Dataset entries

::::::::::

===== src/ua_pkg.sv =====
// shared constants, codes and types of the unit allocator with eviction
package ua_pkg;

  localparam int NUM_UNITS = 128;
  localparam int ID_BITS   = 8;
  localparam int IDX_W     = $clog2(NUM_UNITS);
  localparam int CNT_W     = $clog2(NUM_UNITS + 1);

  // request kinds
  localparam logic [1:0] REQ_ALLOC   = 2'd0;
  localparam logic [1:0] REQ_RELEASE = 2'd1;
  localparam logic [1:0] REQ_CLEAR   = 2'd2;
  localparam logic [1:0] REQ_QUERY   = 2'd3;

  // result status codes
  localparam logic [1:0] STAT_OK     = 2'd0;
  localparam logic [1:0] STAT_SIZE   = 2'd1;
  localparam logic [1:0] STAT_OWNER0 = 2'd2;

  // one table entry as seen by the statistics unit
  typedef struct packed {
    logic               clr;
    logic               vld;
    logic [ID_BITS-1:0] val;
  } ua_smp_t;

  // statistics gathered over one sweep of the table
  typedef struct packed {
    logic [CNT_W-1:0]   free;
    logic [CNT_W-1:0]   best;
    logic [CNT_W-1:0]   own;
    logic [ID_BITS-1:0] top;
  } ua_stats_t;

endpackage


===== src/ua_stats.sv =====
// running statistics over one sweep: free count, longest free run, owner count, top id
module ua_stats (
  input  logic                         clk_i,
  input  logic                         rst_ni,
  input  ua_pkg::ua_smp_t              smp_i,
  input  logic [ua_pkg::ID_BITS-1:0]   owner_id_i,
  output ua_pkg::ua_stats_t            stats_o
);

  logic [ua_pkg::CNT_W-1:0]   free_q, free_d;
  logic [ua_pkg::CNT_W-1:0]   best_q, best_d;
  logic [ua_pkg::CNT_W-1:0]   own_q, own_d;
  logic [ua_pkg::CNT_W-1:0]   run_q, run_d;
  logic [ua_pkg::ID_BITS-1:0] top_q, top_d;

  always_comb begin
    free_d = free_q;
    best_d = best_q;
    own_d  = own_q;
    run_d  = run_q;
    top_d  = top_q;
    if (smp_i.clr) begin
      free_d = '0;
      best_d = '0;
      own_d  = '0;
      run_d  = '0;
      top_d  = '0;
    end else if (smp_i.vld) begin
      if (smp_i.val == '0) begin
        free_d = free_q + 1'b1;
        run_d  = run_q + 1'b1;
        if (run_d > best_q) begin
          best_d = run_d;
        end
      end else begin
        run_d = '0;
        if (smp_i.val > top_q) begin
          top_d = smp_i.val;
        end
      end
      if (smp_i.val == owner_id_i) begin
        own_d = own_q + 1'b1;
      end
    end
  end

  always_ff @(posedge clk_i or negedge rst_ni) begin
    if (!rst_ni) begin
      free_q <= '0;
      best_q <= '0;
      own_q  <= '0;
      run_q  <= '0;
      top_q  <= '0;
    end else begin
      free_q <= free_d;
      best_q <= best_d;
      own_q  <= own_d;
      run_q  <= run_d;
      top_q  <= top_d;
    end
  end

  assign stats_o.free = free_q;
  assign stats_o.best = best_q;
  assign stats_o.own  = own_q;
  assign stats_o.top  = top_q;

endmodule


===== src/unit_allocator_with_eviction_unit.sv =====
// top level of the unit allocator with eviction: owner table, sweep sequencer, result register
//
// usage
// - input channel (in_valid_i / in_stall_o) takes one request word: req_type_i,
//   owner_id_i, request_size_i; a word is taken when in_valid_i is high and
//   in_stall_o is low
// - output channel (out_valid_o / out_stall_i) gives one result word per request:
//   status_o, free_units_o, largest_free_run_o, owner_units_o
// - one request at a time, the next taken in the cycle after the result word loads;
//   in_stall_o is low only while the sequencer is idle, so a word may wait in the output
// - every request is one or more sweeps over the owner memory, one entry a cycle
//   on a single read port, with a decide step between the sweeps of an allocate
// - release, clear, query and rejected allocates: one sweep
// - allocate: a scan sweep, one sweep per evicted owner, and a fill sweep;
//   evictions at most NUM_UNITS
// - reset clears the per-entry valid bits at once, so every unit reads free;
//   clear does the same when it is accepted, no clearing pass is needed
// - a stalled receiver holds the result word; the block may take the next
//   request meanwhile but will not finish it until the register drains
module unit_allocator_with_eviction_unit (
  input  logic       clk_i,
  input  logic       rst_ni,
  input  logic       in_valid_i,
  output logic       in_stall_o,
  input  logic [1:0] req_type_i,
  input  logic [7:0] owner_id_i,
  input  logic [7:0] request_size_i,
  output logic       out_valid_o,
  input  logic       out_stall_i,
  output logic [1:0] status_o,
  output logic [7:0] free_units_o,
  output logic [7:0] largest_free_run_o,
  output logic [7:0] owner_units_o
);

  typedef enum logic [1:0] {
    ST_IDLE,
    ST_SWEEP,
    ST_DECIDE,
    ST_DONE
  } state_e;

  // what a sweep writes back into each entry
  typedef enum logic [1:0] {
    SW_NONE,   // read only
    SW_STRIP,  // free every unit held by the target owner
    SW_FILL    // hand the lowest free units to the requester
  } sweep_e;

  state_e                          state_q;
  sweep_e                          mode_q;
  logic                            last_q;     // this sweep ends the request
  logic [1:0]                      kind_q;
  logic [ua_pkg::ID_BITS-1:0]      id_q;
  logic [7:0]                      size_q;
  logic [ua_pkg::ID_BITS-1:0]      tgt_q;
  logic [ua_pkg::CNT_W-1:0]        remain_q;
  logic [1:0]                      stat_q;

  // sweep address issue and registered read pipeline
  logic                            iss_on_q;
  logic [ua_pkg::IDX_W-1:0]        iss_q;
  logic                            p_vld_q;
  logic [ua_pkg::IDX_W-1:0]        p_idx_q;

  // owner memory and per-entry valid bits (invalid entry reads as free)
  logic [ua_pkg::ID_BITS-1:0]      mem_q [ua_pkg::NUM_UNITS];
  logic [ua_pkg::NUM_UNITS-1:0]    vld_q;
  logic [ua_pkg::ID_BITS-1:0]      rd_q;
  logic                            ent_vld_q;

  // result register
  logic                            out_vld_q;
  logic [1:0]                      res_stat_q;
  logic [7:0]                      res_free_q;
  logic [7:0]                      res_run_q;
  logic [7:0]                      res_own_q;

  logic                            accept;
  logic                            start;
  logic                            sweep_end;
  logic                            load_out;
  logic                            clr_all;
  logic [ua_pkg::ID_BITS-1:0]      in_id;
  logic [ua_pkg::ID_BITS-1:0]      old_val;
  logic [ua_pkg::ID_BITS-1:0]      new_val;
  logic                            take_unit;
  logic                            evict_more;
  ua_pkg::ua_smp_t                 smp;
  ua_pkg::ua_stats_t               st;

  function automatic logic [7:0] sat8(input logic [ua_pkg::CNT_W-1:0] v);
    logic [7:0] r;
    if (32'(v) > 32'd255) begin
      r = 8'hFF;
    end else begin
      r = 8'(v);
    end
    return r;
  endfunction

  assign in_id      = ua_pkg::ID_BITS'(owner_id_i);
  assign accept     = in_valid_i && (state_q == ST_IDLE);
  assign in_stall_o = (state_q != ST_IDLE);
  assign clr_all    = accept && (req_type_i == ua_pkg::REQ_CLEAR);
  assign sweep_end  = p_vld_q && (p_idx_q == ua_pkg::IDX_W'(ua_pkg::NUM_UNITS - 1));
  assign load_out   = (state_q == ST_DONE) && (!out_vld_q || !out_stall_i);
  assign evict_more = (32'(st.free) < 32'(size_q)) && (st.top != '0);
  assign start      = accept || (state_q == ST_DECIDE);

  // new value of the entry under the write-back stage
  always_comb begin
    old_val   = ent_vld_q ? rd_q : '0;
    new_val   = old_val;
    take_unit = 1'b0;
    case (mode_q)
      SW_STRIP: begin
        if (old_val == tgt_q) begin
          new_val = '0;
        end
      end
      SW_FILL: begin
        if ((old_val == '0) && (remain_q != '0)) begin
          new_val   = id_q;
          take_unit = 1'b1;
        end
      end
      default: begin
        new_val = old_val;
      end
    endcase
  end

  assign smp.clr = start;
  assign smp.vld = p_vld_q;
  assign smp.val = new_val;

  ua_stats u_stats (
    .clk_i      (clk_i),
    .rst_ni     (rst_ni),
    .smp_i      (smp),
    .owner_id_i (id_q),
    .stats_o    (st)
  );

  // memory: registered read at the issue address, write-back in the following cycle
  always_ff @(posedge clk_i) begin
    rd_q      <= mem_q[iss_q];
    ent_vld_q <= vld_q[iss_q];
    if (p_vld_q) begin
      mem_q[p_idx_q] <= new_val;
    end
  end

  always_ff @(posedge clk_i or negedge rst_ni) begin
    if (!rst_ni) begin
      vld_q <= '0;
    end else if (clr_all) begin
      vld_q <= '0;
    end else if (p_vld_q) begin
      vld_q[p_idx_q] <= 1'b1;
    end
  end

  // sequencer
  always_ff @(posedge clk_i or negedge rst_ni) begin
    if (!rst_ni) begin
      state_q  <= ST_IDLE;
      mode_q   <= SW_NONE;
      last_q   <= 1'b0;
      kind_q   <= ua_pkg::REQ_QUERY;
      id_q     <= '0;
      size_q   <= '0;
      tgt_q    <= '0;
      remain_q <= '0;
      stat_q   <= ua_pkg::STAT_OK;
      iss_on_q <= 1'b0;
      iss_q    <= '0;
      p_vld_q  <= 1'b0;
      p_idx_q  <= '0;
    end else begin
      // address issue runs for one sweep once started
      p_vld_q <= iss_on_q;
      p_idx_q <= iss_q;
      if (start) begin
        iss_on_q <= 1'b1;
        iss_q    <= '0;
      end else if (iss_on_q) begin
        if (iss_q == ua_pkg::IDX_W'(ua_pkg::NUM_UNITS - 1)) begin
          iss_on_q <= 1'b0;
        end
        iss_q <= iss_q + 1'b1;
      end
      if (p_vld_q && take_unit) begin
        remain_q <= remain_q - 1'b1;
      end

      case (state_q)
        ST_IDLE: begin
          if (accept) begin
            state_q <= ST_SWEEP;
            kind_q  <= req_type_i;
            id_q    <= in_id;
            size_q  <= request_size_i;
            tgt_q   <= in_id;
            stat_q  <= ua_pkg::STAT_OK;
            mode_q  <= SW_NONE;
            last_q  <= 1'b1;
            case (req_type_i)
              ua_pkg::REQ_ALLOC: begin
                if (32'(request_size_i) > 32'(ua_pkg::NUM_UNITS)) begin
                  stat_q <= ua_pkg::STAT_SIZE;
                end else if (in_id == '0) begin
                  stat_q <= ua_pkg::STAT_OWNER0;
                end else begin
                  last_q <= 1'b0;  // scan first, then evict and fill
                end
              end
              ua_pkg::REQ_RELEASE: begin
                mode_q <= SW_STRIP;
              end
              default: begin
                mode_q <= SW_NONE;
              end
            endcase
          end
        end
        ST_SWEEP: begin
          if (sweep_end) begin
            state_q <= last_q ? ST_DONE : ST_DECIDE;
          end
        end
        ST_DECIDE: begin
          state_q <= ST_SWEEP;
          if (evict_more) begin
            mode_q <= SW_STRIP;
            tgt_q  <= st.top;
            last_q <= 1'b0;
          end else begin
            mode_q   <= SW_FILL;
            remain_q <= ua_pkg::CNT_W'(size_q);
            last_q   <= 1'b1;
          end
        end
        ST_DONE: begin
          if (load_out) begin
            state_q <= ST_IDLE;
          end
        end
        default: begin
          state_q <= ST_IDLE;
        end
      endcase
    end
  end

  // output register
  always_ff @(posedge clk_i or negedge rst_ni) begin
    if (!rst_ni) begin
      out_vld_q <= 1'b0;
    end else if (load_out) begin
      out_vld_q <= 1'b1;
    end else if (!out_stall_i) begin
      out_vld_q <= 1'b0;
    end
  end

  always_ff @(posedge clk_i) begin
    if (load_out) begin
      res_stat_q <= stat_q;
      res_free_q <= sat8(st.free);
      res_run_q  <= sat8(st.best);
      res_own_q  <= sat8(st.own);
    end
  end

  assign out_valid_o        = out_vld_q;
  assign status_o           = res_stat_q;
  assign free_units_o       = res_free_q;
  assign largest_free_run_o = res_run_q;
  assign owner_units_o      = res_own_q;

`ifndef SYNTH
  // the read pipeline only carries entries while a sweep is running
  a_pipe_in_sweep: assert property (@(posedge clk_i) disable iff (!rst_ni)
    p_vld_q |-> (state_q == ST_SWEEP))
    else $error("sweep pipeline active outside a sweep");

  // only allocate can report a non-zero status
  a_stat_kind: assert property (@(posedge clk_i) disable iff (!rst_ni)
    (load_out && (kind_q != ua_pkg::REQ_ALLOC)) |-> (stat_q == ua_pkg::STAT_OK))
    else $error("non-allocate request with error status");

  // the longest free run never exceeds the free count
  a_run_le_free: assert property (@(posedge clk_i) disable iff (!rst_ni)
    (state_q == ST_DONE) |-> (st.best <= st.free))
    else $error("free run longer than free count");

  // a taken request holds off the next one
  a_one_at_a_time: assert property (@(posedge clk_i) disable iff (!rst_ni)
    (in_valid_i && !in_stall_o) |=> in_stall_o)
    else $error("second request taken while one is in flight");
`endif

endmodule

===== config.mk =====
export PLATFORM = sky130hd
export DESIGN_NAME = unit_allocator_with_eviction_unit
export DESIGN_NICKNAME = d
export VERILOG_FILES = /design/src/ua_pkg.sv /design/src/ua_stats.sv /design/src/unit_allocator_with_eviction_unit.sv
export SDC_FILE = /design/constraint.sdc
export NUM_CORES = 1
export LEC_CHECK = 0
export BUFFER_PORTS_ARGS = -buffer_cell sky130_fd_sc_hd__buf_2
export CAP_MARGIN = 10
export CORE_MARGIN = 3
export CORE_UTILIZATION = 46
export DETAILED_ROUTE_END_ITERATION = 8
export GPL_ROUTABILITY_DRIVEN = 0
export SYNTH_ARGS = -nofsm -noshare
export SYNTH_HDL_FRONTEND = slang
export SYNTH_SLANG_ARGS = --single-unit
export TNS_END_PERCENT = 100

===== constraint.sdc =====
create_clock -name clk_i -period 14.04 [get_ports clk_i]
set_input_delay 2.106 -clock clk_i [delete_from_list [all_inputs] [get_ports clk_i]]
set_output_delay 2.106 -clock clk_i [all_outputs]
set_load 0.05 [all_outputs]

==> results.yml, run 1 <==
synthesis:
  async_flop_share: 0.175
  synth_common_cells: "edfxtp_1 (1050), mux4_2 (378), dfrtp_1 (224), nor2_1 (183), o21a_1 (128)"
  synthFlopType: "edfxtp_1"
  yosys-top-cells-area: "edfxtp_1 (61%), mux4_2 (17%), dfrtp_1 (11%)"
  ys_warn_count: 0
  syn_avg_cell_area_um2: 19.5
  yosysUniqueCellTypes: 71
  netlist.area_leader.share: 0.614
  synth.most_common_cell: "edfxtp_1"
  netlist_instances: 2629
  syn-cell-area_mm2: 0.0514
  ys_seq_elements: 1283
  synth_edf_count: 1050
  synth_top_cell_by_area: "edfxtp_1"
  synth_nets: 2681
  ys_seq_area_frac: 0.726
layout:
  syn_to_final_growth_pct: 12.6
  nets: 2788
  drive_above_1_share: 0.259
clock_tree:
  cts-resized-gates: 0
  cts_setup_buffers: 0
  cts_tree: "done"
  clkLatencyLatePin_ps: 730
  clkTransAtPathRegs_ps: 60
  h-tree-depth: 4
  cts.sinks: 1283
  cts_buffers: 136
  ctsHoldBuffers: 0
  clockBufferDepth: 3
  root_buffer: "clkbuf_16"
grt:
  grt_max_degree: 110
  overflow: 0
  grt.total_usage: 0.214
  groute.layer.met2.usage: 0.341
  grt_use_met1: 0.306
  grt_pass1_wl_um: 182000
  top_usage_layer: "met2"
  antenna_found_initial: 4
  use_met3: 0.0415
  grt_pass1_vias: 26551
setup_path:
  reg2reg_to: "rd_q[7]$_DFF_P_"
  critical_path_class: "reg -> reg"
  rr_startpoint: "iss_q[0]$_DFFE_PN0P_"
  cp-start-kind: "flop"
  cpPeakStageDelay_ps: 820
  worstPathArrival_ps: 5690
  crit_buf_inv: 3
  critPathSlowestCell: "buf_4"
  crit_chain: "buf_4 > buf_4 > buf_4 > mux4_2 > mux4_2 > mux4_2 > mux2_2"
  r2r_cells: 7
  worstPathRequired_ps: 14650
  cpLargestDelayFamily: "buffers and inverters"
  r2r_setup_slack_ps: 8960
  end_kind: "flop"
  critPathMaxFanout: 49
routing:
  ant_nets: 0
  drt_drc_violations_left: 0
  wl_per_cell_um: 28.0
  firstDrtPassIters: 5
  wl_um: 121000
  vias: 25663
  via_per_inst: 5.93
  drtIter0Drc: 2504
floorplan:
  ios: 50
  dieArea_mm2: 0.116
  num_rows: 121
  core_area_mm2: 0.110
  die_h_um: 340
  die_x_um: 340
  initial_utilization: 0.467
power:
  total_power_mw: 12.3
  powerDensity_mw_per_mm2: 213
  peakVddDrop_uv: 131
  power_leakage_nw: 19.5
run:
  drv_cap: 0
timing:
  post-route-period-util: 0.362
  fmax_mhz: 197
  layout_min_cycle_time_ps: 5080
  hold_viol: 0
  fin_skew_ps: 23.1
  relSlewSlack: 0.155
  maxSlewViolCount: 0
  final.setup.tns_ps: 0
  tightest_slew_ps: 1260
  finalSetupViolations: 0
  rsz0062_at_grt: "false"
placed_design:
  numPortBuffers: 49
  hpwl_um: 74800
hold_path:
  hold_end: "largest_free_run_o[7]$_DFFE_PP_"
  hold_depth: 0
  hold_path.startpoint: "u_stats.best_q[7]$_DFFE_PN0P_"
  worst_hold_path_type: "reg -> reg"
status:
  status: "finished clean"
-- worst reg2reg max path, stage by stage (launching register included) --
cell and delay (ps):
dfrtp_4 740, buf_4 590, buf_4 830, buf_4 910, mux4_2 640, mux4_2 510
mux4_2 470, mux2_2 280
-- metal layers --
metal / routed length, µm / up-vias
met5: 16 / -
met4: 2640 / 2
met3: 7710 / 163
met2: 59000 / 811
met1: 51700 / 13826
li1: - / 10861
-- final cells by class --
| cell class | count | area (µm²) |
|---|---|---|
| inverters | 39 | 156 |
| diodes | 2 | 5.00 |
| clock buffers | 178 | 3630 |
| fillers | 8636 | 52100 |
| repair buffers | 113 | 771 |
| multi-input cells | 1163 | 13400 |
| flip-flops and latches | 1283 | 37300 |
| clock inverters | 72 | 743 |
| well taps | 1476 | 1850 |
-- registers in the layout (all words and copies together) (netlist names), 8 cells and up --
signal              cells
free_units_o            8
id_q                    8
largest_free_run_o      8
mem_q                1024
owner_units_o           8
rd_q                    8
remain_q                8
size_q                  8
tgt_q                   8
u_stats.best_q          8
u_stats.free_q          8
u_stats.own_q           8
u_stats.run_q           8
u_stats.top_q           8
vld_q                 128
-- stage by stage --
step	area, µm²	hold slack (ps)	worst slack (ps)	util	std cells
after CTS	57800	466	8730	0.526	4322
after detailed placement	53500	449	8730	0.486	4072
final	57900	465	8960	0.526	4326
after floorplan	51400	352	7280	-	2629
after global routing	57900	475	8490	0.526	4324
after global placement	53400	446	8790	0.486	4067
-- report_power, final --
group / total [mW] / internal, mW / leakage [nW] / switching [mW]
clock network: 3.50 / 2.03 / 2.13 / 1.47
logic: 3.64 / 1.58 / 4.84 / 2.06
registers: 5.17 / 4.84 / 12.6 / 0.337
total: 12.3 / 8.45 / 19.5 / 3.87
-- kinds of logic after synthesis --
family                     share of synthesized area
AOI/OAI and AO/OA                             0.0372
xor gates and xnor gates                     0.00529
adders and majority gates                    0.00731
DFF                                            0.726
and+or+nand+nor                               0.0384
buffers and inverters                         0.0143
muxes                                          0.171
-- layout by cell type, fill, tap and decap left out, types with 10 or more instances in the layout --
cell type and instances:
clkinv_2 23, nand3_1 36, clkinv_1 19, ha_1 30, mux2_2 18, clkbuf_16 136, nand4_1 16, mux4_2 378
dfrtp_1 220, a21o_1 13, inv_1 35, nor2_1 183, nor3_1 17, bufinv_16 10, xnor2_1 24, edfxtp_1 1050
buf_2 48, buf_4 57, clkbuf_1 35, o21a_1 128, o21ai_0 42, a21oi_1 29, nand2_1 103
-- how the worst max path moves through the flow --
stage | startpoint | to | slack (ps) | depth (start not counted)
after floorplan | rd_q[1]$_DFF_P_ | u_stats.top_q[1]$_DFFE_PN0P_ | 7280 | 15
after global placement | iss_q[0]$_DFFE_PN0P_ | rd_q[0]$_DFF_P_ | 8790 | 7
after detailed placement | iss_q[0]$_DFFE_PN0P_ | rd_q[0]$_DFF_P_ | 8730 | 7
after CTS | iss_q[0]$_DFFE_PN0P_ | rd_q[0]$_DFF_P_ | 8730 | 7
after global routing | iss_q[0]$_DFFE_PN0P_ | rd_q[0]$_DFF_P_ | 8490 | 7
final | iss_q[0]$_DFFE_PN0P_ | rd_q[7]$_DFF_P_ | 8960 | 7
Power figures use the tool's default switching activity.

::::::::::

Exercise prompt: Check every line above for the word "localparam" and copy those that have it.

Response to the exercise:
  localparam int NUM_UNITS = 128;
  localparam int ID_BITS   = 8;
  localparam int IDX_W     = $clog2(NUM_UNITS);
  localparam int CNT_W     = $clog2(NUM_UNITS + 1);
  localparam logic [1:0] REQ_ALLOC   = 2'd0;
  localparam logic [1:0] REQ_RELEASE = 2'd1;
  localparam logic [1:0] REQ_CLEAR   = 2'd2;
  localparam logic [1:0] REQ_QUERY   = 2'd3;
  localparam logic [1:0] STAT_OK     = 2'd0;
  localparam logic [1:0] STAT_SIZE   = 2'd1;
  localparam logic [1:0] STAT_OWNER0 = 2'd2;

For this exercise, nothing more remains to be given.